- REQUIRED WORK:
The entries below contain a stretch that opens with the line containing "[through the flow]" and closes with the line containing "[kinds of logic after synthesis]"; set down that stretch exactly, both ends included, and nothing else.

*** PROVIDED RECORDS ***

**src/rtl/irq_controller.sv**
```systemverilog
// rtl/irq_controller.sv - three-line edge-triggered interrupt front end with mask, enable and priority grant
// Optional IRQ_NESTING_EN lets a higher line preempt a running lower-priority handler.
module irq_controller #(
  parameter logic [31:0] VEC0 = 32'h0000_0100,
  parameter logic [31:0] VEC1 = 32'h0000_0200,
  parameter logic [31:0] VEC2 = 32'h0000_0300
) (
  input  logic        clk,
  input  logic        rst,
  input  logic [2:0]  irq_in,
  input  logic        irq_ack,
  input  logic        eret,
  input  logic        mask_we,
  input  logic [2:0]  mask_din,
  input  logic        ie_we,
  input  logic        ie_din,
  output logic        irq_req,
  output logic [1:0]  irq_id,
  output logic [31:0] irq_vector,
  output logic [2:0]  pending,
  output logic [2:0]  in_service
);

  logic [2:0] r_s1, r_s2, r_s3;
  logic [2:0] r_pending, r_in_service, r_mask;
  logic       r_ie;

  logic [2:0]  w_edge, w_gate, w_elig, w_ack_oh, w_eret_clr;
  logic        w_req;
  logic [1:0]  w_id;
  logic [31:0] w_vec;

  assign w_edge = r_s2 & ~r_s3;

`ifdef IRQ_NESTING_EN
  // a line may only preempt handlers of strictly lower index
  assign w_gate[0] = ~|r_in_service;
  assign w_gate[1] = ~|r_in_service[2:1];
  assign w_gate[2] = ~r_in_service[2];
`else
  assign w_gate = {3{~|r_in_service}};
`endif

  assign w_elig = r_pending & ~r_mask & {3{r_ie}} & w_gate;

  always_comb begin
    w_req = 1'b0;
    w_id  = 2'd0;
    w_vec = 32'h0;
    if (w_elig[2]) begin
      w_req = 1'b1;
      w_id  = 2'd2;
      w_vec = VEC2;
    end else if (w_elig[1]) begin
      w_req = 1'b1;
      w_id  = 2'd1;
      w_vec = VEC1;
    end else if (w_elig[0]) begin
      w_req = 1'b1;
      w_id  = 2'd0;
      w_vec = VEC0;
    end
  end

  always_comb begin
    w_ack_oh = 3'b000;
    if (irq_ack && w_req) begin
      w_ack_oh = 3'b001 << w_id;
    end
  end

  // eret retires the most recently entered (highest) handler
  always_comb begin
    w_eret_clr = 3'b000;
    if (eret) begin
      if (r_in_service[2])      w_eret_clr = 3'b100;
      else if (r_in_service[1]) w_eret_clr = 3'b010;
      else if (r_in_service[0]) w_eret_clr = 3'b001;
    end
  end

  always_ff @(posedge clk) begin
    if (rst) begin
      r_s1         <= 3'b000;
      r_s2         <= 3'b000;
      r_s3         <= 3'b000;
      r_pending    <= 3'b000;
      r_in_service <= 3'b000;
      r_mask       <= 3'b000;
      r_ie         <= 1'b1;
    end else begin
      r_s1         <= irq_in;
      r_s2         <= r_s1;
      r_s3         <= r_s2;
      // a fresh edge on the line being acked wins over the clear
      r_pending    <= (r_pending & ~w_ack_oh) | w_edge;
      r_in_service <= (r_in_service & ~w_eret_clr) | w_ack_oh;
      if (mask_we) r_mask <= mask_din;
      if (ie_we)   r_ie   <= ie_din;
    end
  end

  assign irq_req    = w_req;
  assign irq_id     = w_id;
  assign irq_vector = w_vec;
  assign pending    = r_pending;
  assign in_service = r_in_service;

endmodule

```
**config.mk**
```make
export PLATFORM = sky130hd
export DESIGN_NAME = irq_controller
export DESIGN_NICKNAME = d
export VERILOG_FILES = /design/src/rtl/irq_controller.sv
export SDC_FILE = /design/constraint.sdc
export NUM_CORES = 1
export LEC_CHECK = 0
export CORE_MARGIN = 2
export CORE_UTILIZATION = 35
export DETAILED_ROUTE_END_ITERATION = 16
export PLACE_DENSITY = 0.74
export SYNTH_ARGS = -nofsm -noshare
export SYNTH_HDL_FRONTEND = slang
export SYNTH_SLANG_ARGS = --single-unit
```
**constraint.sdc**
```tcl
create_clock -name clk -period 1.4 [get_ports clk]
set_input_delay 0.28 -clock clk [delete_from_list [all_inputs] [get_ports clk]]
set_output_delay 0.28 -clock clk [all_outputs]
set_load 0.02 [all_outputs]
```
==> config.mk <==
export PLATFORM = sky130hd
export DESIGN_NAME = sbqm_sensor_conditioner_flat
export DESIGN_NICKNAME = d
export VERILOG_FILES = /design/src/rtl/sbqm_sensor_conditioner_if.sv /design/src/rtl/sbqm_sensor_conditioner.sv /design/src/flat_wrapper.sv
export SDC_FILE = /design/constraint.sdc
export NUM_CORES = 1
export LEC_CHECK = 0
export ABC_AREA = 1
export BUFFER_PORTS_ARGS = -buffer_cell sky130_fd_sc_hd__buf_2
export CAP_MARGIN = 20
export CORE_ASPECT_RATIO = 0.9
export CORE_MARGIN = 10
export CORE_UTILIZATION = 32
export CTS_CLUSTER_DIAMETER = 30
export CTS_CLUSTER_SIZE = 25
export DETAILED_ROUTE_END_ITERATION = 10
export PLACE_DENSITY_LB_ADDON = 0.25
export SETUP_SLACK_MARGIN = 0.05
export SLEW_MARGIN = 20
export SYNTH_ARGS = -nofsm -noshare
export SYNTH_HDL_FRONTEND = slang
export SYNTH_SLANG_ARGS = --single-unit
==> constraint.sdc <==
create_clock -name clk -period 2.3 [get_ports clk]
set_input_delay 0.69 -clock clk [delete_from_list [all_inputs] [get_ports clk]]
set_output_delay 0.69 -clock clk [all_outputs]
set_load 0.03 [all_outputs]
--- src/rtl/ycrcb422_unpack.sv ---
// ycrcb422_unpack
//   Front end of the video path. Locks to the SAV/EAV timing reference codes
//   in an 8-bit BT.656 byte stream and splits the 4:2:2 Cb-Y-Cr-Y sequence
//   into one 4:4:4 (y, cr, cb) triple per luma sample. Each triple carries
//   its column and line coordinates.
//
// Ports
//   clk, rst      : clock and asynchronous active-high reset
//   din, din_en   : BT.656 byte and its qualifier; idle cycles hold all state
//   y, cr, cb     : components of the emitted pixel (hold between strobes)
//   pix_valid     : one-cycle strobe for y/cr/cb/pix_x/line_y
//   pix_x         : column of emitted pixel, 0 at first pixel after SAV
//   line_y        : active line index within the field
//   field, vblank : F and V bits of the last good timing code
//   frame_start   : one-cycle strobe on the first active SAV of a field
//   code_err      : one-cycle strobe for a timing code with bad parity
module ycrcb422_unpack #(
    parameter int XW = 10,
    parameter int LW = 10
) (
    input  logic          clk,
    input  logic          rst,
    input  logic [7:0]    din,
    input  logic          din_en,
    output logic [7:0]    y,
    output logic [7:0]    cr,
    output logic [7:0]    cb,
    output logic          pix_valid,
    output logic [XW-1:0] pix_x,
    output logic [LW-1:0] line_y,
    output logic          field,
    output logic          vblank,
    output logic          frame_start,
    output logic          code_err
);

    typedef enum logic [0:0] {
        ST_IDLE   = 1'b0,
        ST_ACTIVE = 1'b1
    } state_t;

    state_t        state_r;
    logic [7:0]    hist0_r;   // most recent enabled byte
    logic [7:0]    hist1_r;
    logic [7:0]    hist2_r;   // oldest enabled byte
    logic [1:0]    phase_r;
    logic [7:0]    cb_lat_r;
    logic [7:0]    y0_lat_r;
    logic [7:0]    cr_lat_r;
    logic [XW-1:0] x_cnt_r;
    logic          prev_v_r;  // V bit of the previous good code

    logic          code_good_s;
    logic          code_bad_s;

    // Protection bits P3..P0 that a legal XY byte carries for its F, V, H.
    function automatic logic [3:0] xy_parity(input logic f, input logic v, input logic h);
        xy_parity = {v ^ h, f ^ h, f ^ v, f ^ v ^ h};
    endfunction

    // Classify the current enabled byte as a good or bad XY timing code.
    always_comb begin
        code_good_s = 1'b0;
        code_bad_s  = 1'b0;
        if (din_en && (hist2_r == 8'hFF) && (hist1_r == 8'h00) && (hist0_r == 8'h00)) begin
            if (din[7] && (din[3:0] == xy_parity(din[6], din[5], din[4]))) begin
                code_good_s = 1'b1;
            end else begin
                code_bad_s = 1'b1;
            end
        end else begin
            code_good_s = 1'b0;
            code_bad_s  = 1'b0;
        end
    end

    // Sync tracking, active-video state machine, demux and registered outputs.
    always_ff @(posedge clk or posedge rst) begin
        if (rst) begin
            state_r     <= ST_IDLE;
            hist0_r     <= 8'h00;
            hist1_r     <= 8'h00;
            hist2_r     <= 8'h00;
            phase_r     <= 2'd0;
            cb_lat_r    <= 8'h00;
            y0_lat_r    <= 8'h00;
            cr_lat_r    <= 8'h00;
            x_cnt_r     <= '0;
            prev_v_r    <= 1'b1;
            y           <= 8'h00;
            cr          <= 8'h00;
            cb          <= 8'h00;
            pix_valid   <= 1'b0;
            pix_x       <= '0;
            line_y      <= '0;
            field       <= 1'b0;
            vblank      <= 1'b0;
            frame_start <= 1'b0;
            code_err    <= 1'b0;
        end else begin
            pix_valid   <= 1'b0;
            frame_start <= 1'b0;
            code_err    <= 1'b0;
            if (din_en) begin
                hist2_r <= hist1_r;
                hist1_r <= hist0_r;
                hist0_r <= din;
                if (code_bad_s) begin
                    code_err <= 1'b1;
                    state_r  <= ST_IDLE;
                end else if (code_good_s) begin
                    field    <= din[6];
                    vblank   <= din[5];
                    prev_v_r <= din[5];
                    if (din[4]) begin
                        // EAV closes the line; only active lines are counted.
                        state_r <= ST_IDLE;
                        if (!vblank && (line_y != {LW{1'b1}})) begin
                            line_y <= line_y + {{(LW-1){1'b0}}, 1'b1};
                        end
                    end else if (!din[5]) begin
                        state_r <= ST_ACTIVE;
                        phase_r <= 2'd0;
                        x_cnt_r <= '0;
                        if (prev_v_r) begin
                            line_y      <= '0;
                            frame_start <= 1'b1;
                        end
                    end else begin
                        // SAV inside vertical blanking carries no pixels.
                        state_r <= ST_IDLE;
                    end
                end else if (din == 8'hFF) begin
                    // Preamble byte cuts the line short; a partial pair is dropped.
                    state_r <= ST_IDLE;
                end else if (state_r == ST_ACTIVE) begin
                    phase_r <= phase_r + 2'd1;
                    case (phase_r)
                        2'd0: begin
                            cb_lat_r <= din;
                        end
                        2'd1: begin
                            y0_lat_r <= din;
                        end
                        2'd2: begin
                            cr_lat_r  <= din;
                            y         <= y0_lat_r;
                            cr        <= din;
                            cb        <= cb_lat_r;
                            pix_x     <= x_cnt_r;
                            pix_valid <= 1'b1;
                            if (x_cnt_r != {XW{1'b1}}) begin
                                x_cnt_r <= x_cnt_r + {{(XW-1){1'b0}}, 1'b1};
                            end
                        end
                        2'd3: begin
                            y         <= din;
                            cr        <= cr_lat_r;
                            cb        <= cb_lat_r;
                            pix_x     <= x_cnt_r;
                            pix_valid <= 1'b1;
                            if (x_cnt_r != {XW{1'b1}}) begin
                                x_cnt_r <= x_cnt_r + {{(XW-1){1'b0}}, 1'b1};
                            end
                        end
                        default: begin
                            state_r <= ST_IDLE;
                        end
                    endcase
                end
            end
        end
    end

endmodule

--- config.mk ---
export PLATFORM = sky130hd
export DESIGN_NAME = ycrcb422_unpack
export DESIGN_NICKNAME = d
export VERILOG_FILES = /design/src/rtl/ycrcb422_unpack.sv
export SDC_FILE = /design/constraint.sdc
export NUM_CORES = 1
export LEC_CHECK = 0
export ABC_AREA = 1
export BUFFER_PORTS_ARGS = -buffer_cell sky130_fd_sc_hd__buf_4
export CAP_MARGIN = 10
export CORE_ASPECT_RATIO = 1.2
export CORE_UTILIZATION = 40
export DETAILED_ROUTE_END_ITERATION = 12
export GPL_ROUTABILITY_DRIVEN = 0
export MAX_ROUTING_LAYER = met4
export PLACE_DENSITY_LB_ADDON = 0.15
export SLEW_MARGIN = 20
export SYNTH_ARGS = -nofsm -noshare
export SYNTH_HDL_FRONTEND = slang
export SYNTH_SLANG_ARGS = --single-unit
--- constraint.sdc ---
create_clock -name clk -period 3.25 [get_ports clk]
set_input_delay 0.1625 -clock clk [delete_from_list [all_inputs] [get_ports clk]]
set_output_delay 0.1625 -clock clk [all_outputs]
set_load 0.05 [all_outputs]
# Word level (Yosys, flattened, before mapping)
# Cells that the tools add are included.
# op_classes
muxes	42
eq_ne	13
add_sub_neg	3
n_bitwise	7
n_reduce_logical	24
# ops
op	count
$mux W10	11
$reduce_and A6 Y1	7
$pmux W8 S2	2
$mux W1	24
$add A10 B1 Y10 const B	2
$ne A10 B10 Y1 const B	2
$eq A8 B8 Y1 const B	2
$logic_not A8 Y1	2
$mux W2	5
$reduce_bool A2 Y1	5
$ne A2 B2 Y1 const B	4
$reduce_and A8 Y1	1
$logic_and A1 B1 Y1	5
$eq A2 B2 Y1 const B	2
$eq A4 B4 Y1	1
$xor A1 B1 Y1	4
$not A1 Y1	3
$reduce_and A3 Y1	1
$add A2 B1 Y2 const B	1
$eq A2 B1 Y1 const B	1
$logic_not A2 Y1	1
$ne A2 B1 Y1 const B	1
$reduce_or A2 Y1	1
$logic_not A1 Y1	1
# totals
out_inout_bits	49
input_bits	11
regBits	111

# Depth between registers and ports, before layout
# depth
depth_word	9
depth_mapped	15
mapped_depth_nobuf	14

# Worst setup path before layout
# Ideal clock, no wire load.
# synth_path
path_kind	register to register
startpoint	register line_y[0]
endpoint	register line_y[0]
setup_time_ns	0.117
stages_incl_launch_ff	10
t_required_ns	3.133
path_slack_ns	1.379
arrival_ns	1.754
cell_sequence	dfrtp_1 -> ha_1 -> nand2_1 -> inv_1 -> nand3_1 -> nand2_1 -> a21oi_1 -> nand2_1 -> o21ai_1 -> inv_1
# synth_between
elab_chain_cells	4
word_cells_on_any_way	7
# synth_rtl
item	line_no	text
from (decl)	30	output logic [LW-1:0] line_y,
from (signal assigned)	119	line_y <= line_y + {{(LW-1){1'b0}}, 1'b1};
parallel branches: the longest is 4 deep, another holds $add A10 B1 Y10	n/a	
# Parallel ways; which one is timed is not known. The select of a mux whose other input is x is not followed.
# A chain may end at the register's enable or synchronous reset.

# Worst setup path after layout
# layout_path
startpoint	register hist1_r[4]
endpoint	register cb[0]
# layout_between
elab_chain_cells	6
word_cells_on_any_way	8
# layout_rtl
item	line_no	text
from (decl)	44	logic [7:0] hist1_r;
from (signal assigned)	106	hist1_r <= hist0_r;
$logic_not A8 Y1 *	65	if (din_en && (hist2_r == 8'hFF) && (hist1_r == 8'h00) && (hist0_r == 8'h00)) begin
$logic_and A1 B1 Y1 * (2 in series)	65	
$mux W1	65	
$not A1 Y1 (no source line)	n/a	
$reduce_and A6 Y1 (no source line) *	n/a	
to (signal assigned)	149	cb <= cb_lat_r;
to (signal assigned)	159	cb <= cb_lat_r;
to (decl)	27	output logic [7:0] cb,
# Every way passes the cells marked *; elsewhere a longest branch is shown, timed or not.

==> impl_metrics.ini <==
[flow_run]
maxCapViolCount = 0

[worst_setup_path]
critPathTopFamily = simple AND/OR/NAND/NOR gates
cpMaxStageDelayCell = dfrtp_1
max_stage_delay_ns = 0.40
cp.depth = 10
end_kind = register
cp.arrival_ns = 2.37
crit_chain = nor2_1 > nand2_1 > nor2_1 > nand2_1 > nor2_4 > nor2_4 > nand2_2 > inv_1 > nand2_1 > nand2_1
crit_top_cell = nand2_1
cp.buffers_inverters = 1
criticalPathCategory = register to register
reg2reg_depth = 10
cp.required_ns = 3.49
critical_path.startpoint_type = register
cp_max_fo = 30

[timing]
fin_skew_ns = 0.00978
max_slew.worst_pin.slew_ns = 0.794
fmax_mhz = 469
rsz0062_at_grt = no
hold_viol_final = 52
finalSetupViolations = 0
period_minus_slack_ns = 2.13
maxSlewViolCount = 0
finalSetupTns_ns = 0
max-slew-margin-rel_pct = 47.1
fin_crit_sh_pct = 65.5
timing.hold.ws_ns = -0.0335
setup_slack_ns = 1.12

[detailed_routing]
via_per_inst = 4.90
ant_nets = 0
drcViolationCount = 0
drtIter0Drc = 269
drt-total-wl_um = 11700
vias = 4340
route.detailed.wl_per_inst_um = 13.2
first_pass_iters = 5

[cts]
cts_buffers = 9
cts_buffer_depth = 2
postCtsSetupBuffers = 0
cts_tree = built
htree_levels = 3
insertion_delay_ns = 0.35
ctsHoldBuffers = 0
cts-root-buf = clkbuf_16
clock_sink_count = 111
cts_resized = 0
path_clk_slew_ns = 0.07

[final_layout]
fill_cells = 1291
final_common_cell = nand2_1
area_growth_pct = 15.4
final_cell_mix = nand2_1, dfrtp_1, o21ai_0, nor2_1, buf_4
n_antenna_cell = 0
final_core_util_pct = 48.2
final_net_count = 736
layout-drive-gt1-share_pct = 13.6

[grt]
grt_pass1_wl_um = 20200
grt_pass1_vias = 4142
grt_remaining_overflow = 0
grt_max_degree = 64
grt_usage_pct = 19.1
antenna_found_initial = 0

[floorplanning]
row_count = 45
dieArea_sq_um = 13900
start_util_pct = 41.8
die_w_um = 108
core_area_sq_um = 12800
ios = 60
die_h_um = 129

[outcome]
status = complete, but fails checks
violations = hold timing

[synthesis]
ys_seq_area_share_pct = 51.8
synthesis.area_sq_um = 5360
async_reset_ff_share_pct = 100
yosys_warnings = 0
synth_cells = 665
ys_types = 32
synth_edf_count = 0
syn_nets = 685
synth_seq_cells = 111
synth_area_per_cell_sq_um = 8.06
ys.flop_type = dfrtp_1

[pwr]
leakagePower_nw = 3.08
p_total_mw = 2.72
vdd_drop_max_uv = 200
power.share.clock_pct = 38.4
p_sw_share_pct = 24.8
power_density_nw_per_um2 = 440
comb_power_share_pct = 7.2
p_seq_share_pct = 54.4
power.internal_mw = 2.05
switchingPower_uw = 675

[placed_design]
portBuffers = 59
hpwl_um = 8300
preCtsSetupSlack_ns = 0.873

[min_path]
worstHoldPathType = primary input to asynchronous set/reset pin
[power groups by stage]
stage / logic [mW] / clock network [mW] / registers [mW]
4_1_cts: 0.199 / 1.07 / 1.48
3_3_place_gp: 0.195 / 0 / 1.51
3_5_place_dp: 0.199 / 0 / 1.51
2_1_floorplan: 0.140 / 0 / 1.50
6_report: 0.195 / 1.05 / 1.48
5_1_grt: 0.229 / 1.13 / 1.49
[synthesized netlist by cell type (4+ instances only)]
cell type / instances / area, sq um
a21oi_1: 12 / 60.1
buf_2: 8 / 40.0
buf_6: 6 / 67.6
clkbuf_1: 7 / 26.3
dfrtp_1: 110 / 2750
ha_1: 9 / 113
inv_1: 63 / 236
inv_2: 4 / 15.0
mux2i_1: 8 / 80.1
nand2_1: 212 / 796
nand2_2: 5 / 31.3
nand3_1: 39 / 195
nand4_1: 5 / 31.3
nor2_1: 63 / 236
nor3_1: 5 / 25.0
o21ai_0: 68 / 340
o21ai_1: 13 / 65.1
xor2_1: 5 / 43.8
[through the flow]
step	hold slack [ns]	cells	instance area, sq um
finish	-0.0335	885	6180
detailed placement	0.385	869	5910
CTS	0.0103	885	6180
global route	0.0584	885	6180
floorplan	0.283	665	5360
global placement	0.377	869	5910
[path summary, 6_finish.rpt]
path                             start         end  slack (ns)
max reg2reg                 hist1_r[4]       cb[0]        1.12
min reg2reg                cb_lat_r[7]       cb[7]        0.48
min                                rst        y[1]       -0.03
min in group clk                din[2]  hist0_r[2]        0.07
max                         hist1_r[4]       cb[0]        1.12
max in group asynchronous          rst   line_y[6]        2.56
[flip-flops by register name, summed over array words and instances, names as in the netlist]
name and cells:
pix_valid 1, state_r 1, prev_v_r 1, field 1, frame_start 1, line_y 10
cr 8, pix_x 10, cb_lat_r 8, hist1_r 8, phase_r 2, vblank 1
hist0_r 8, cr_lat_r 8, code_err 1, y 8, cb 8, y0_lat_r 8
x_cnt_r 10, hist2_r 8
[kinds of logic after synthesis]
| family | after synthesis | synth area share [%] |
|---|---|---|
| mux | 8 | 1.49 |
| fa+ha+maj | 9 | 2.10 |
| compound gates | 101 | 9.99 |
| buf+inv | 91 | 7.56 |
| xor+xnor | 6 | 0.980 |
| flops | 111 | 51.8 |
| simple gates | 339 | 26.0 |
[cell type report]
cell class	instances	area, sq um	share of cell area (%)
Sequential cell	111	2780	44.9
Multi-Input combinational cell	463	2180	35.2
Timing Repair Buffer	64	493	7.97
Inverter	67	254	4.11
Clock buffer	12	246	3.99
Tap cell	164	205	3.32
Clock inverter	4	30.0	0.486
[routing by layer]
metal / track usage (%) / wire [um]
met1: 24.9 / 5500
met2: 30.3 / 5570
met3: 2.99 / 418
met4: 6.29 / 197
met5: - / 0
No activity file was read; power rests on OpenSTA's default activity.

*** End of PROVIDED RECORDS ***

- SOLUTION FOR THIS TASK:
[through the flow]
step	hold slack [ns]	cells	instance area, sq um
finish	-0.0335	885	6180
detailed placement	0.385	869	5910
CTS	0.0103	885	6180
global route	0.0584	885	6180
floorplan	0.283	665	5360
global placement	0.377	869	5910
[path summary, 6_finish.rpt]
path                             start         end  slack (ns)
max reg2reg                 hist1_r[4]       cb[0]        1.12
min reg2reg                cb_lat_r[7]       cb[7]        0.48
min                                rst        y[1]       -0.03
min in group clk                din[2]  hist0_r[2]        0.07
max                         hist1_r[4]       cb[0]        1.12
max in group asynchronous          rst   line_y[6]        2.56
[flip-flops by register name, summed over array words and instances, names as in the netlist]
name and cells:
pix_valid 1, state_r 1, prev_v_r 1, field 1, frame_start 1, line_y 10
cr 8, pix_x 10, cb_lat_r 8, hist1_r 8, phase_r 2, vblank 1
hist0_r 8, cr_lat_r 8, code_err 1, y 8, cb 8, y0_lat_r 8
x_cnt_r 10, hist2_r 8
[kinds of logic after synthesis]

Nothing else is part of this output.